Labour leader Jeremy Corbyn has claimed a Conservative trade deal with the US after Brexit could cost the NHS up to £500m a week, by driving up the price of medicines.
Mr Corbyn said this money "could be taken out of the NHS and handed to big drugs companies", in a speech setting out his own party's Brexit position.
US trade negotiators have set out their objectives for any trade deal with the UK, including "full market access" for US pharmaceuticals - although the government says the NHS "will not be on the table".
Where does the £500m figure come from?
We asked Labour, who directed us to an interview with World Health Organization adviser Dr Andrew Hill on a recent Channel 4 Dispatches programme.
Dr Hill, from the University of Liverpool, told the BBC that the £500m a week figure, which comes from a report he co-wrote with academics at Harvard University, was designed to illustrate how much more the US currently pays for drugs than the UK.
"It's a guide to how much money could be involved but it's difficult to predict how much money would be involved," he said.
The report itself says it was not trying to estimate how much the NHS would actually spend as a result of a trade deal with the US.
But, to give an idea of the "worst case scenario", Dr Hill said, they had compared how much was spent on medicines per person in the US and the UK. The report said this was a way to "crudely estimate" how much it would cost the NHS if it spent exactly the same as the US on drugs per head of population:
- The NHS in England spent an estimated £18bn on medicines in 2017-18
- The US spent 2.5 times as much per head, according to the Organisation for Economic Co-operation and Development (OECD)
- Multiplying £18bn by 2.5 gives an annual cost of £45bn
- That's an extra £27bn a year or about £519m a week
In practice it's highly unlikely that NHS spending on medicines per person would end up being the same as the US's.
The Labour leader was asked about the £500m figure at his speech on Tuesday and said: "I believe it to be an accurate and credible figure... and I'm very happy for anybody else to analyse it and tell me if I've understated the case."
Labour have also used the figure on Facebook, on a mocked-up bus (with a nod to the Vote Leave bus Boris Johnson campaigned in front of in 2016 - we've checked its £350m claim before).
What is the current situation?
At the moment, according to the Office for National Statistics, 9% of all medicines imported by the NHS come directly from the US. In contrast, 79% of medicine imports come from the European Union. But, Dr Hill says, this figure is likely to underestimate the proportion of drugs coming from American manufacturers, because some US companies sell drugs into the UK via other countries.

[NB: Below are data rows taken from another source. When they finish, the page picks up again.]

[config.mk]
export PLATFORM = sky130hd
export DESIGN_NAME = aspect_ratio_reducer
export DESIGN_NICKNAME = d
export VERILOG_FILES = /design/src/hw/rtl/arr_pkg.sv /design/src/hw/rtl/aspect_ratio_reducer.sv /design/src/hw/rtl/arr_dp.sv /design/src/hw/rtl/arr_ctrl.sv
export SDC_FILE = /design/constraint.sdc
export NUM_CORES = 2
export LEC_CHECK = 0
export ABC_CLOCK_PERIOD_IN_PS = 7800
export BUFFER_PORTS_ARGS = -buffer_cell sky130_fd_sc_hd__buf_2
export CORE_AREA = 2 2 346 416
export CTS_BUF_LIST = sky130_fd_sc_hd__clkbuf_16
export CTS_CLUSTER_SIZE = 10
export DETAILED_ROUTE_END_ITERATION = 16
export DIE_AREA = 0 0 348 418
export GPL_TIMING_DRIVEN = 0
export PLACE_DENSITY = 0.51
export SLEW_MARGIN = 15
export SYNTH_ARGS = -nofsm -noshare
export SYNTH_HDL_FRONTEND = slang
export SYNTH_SLANG_ARGS = --single-unit
[constraint.sdc]
create_clock -name i_clk -period 7.8 [get_ports i_clk]
set_input_delay 0.39 -clock i_clk [delete_from_list [all_inputs] [get_ports i_clk]]
set_output_delay 0.39 -clock i_clk [all_outputs]
set_load 0.05 [all_outputs]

Because of the NHS's size and purchasing power, though, it has a lot of clout when it comes to negotiating prices.
The National Institute for Health and Care Excellence (NICE) assesses the benefits of a particular drug and decides the acceptable cost for this benefit. Then the NHS negotiates with companies to lower their prices, rather than paying the market price.

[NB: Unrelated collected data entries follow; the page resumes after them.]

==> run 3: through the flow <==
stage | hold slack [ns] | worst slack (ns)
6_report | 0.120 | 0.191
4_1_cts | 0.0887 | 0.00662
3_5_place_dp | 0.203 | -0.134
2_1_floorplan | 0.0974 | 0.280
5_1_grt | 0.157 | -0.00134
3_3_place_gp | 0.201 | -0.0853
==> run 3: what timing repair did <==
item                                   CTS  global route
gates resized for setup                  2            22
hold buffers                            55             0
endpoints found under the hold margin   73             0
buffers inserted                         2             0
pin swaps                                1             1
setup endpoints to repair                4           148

NHS prices are also used by several countries as a reference point, meaning those countries will not pay more for drugs than the UK does.
There's also a voluntary scheme signed up to by many drug companies selling to the UK.
The Association of the British Pharmaceutical Industry says this five-year agreement helps keep drug prices down too.
"The strict processes the UK has in place to ensure value for money mean we have some of the lowest prices for medicines in Europe and this is good for NHS patients," a spokesperson said.
What does the US want?
The US view is this is unfair to Americans, who pay more, and "significantly undervalues" medicines that are costly to develop and make.
US trade negotiators have said that as part of a deal with the UK after Brexit, they want "non-discriminatory" access to the UK market.
As an example, in a free trade agreement with South Korea the US stipulated that prices for pharmaceutical products should be "based on competitive market-derived prices".
This piece was published on 5 November 2019 and updated on 8 November.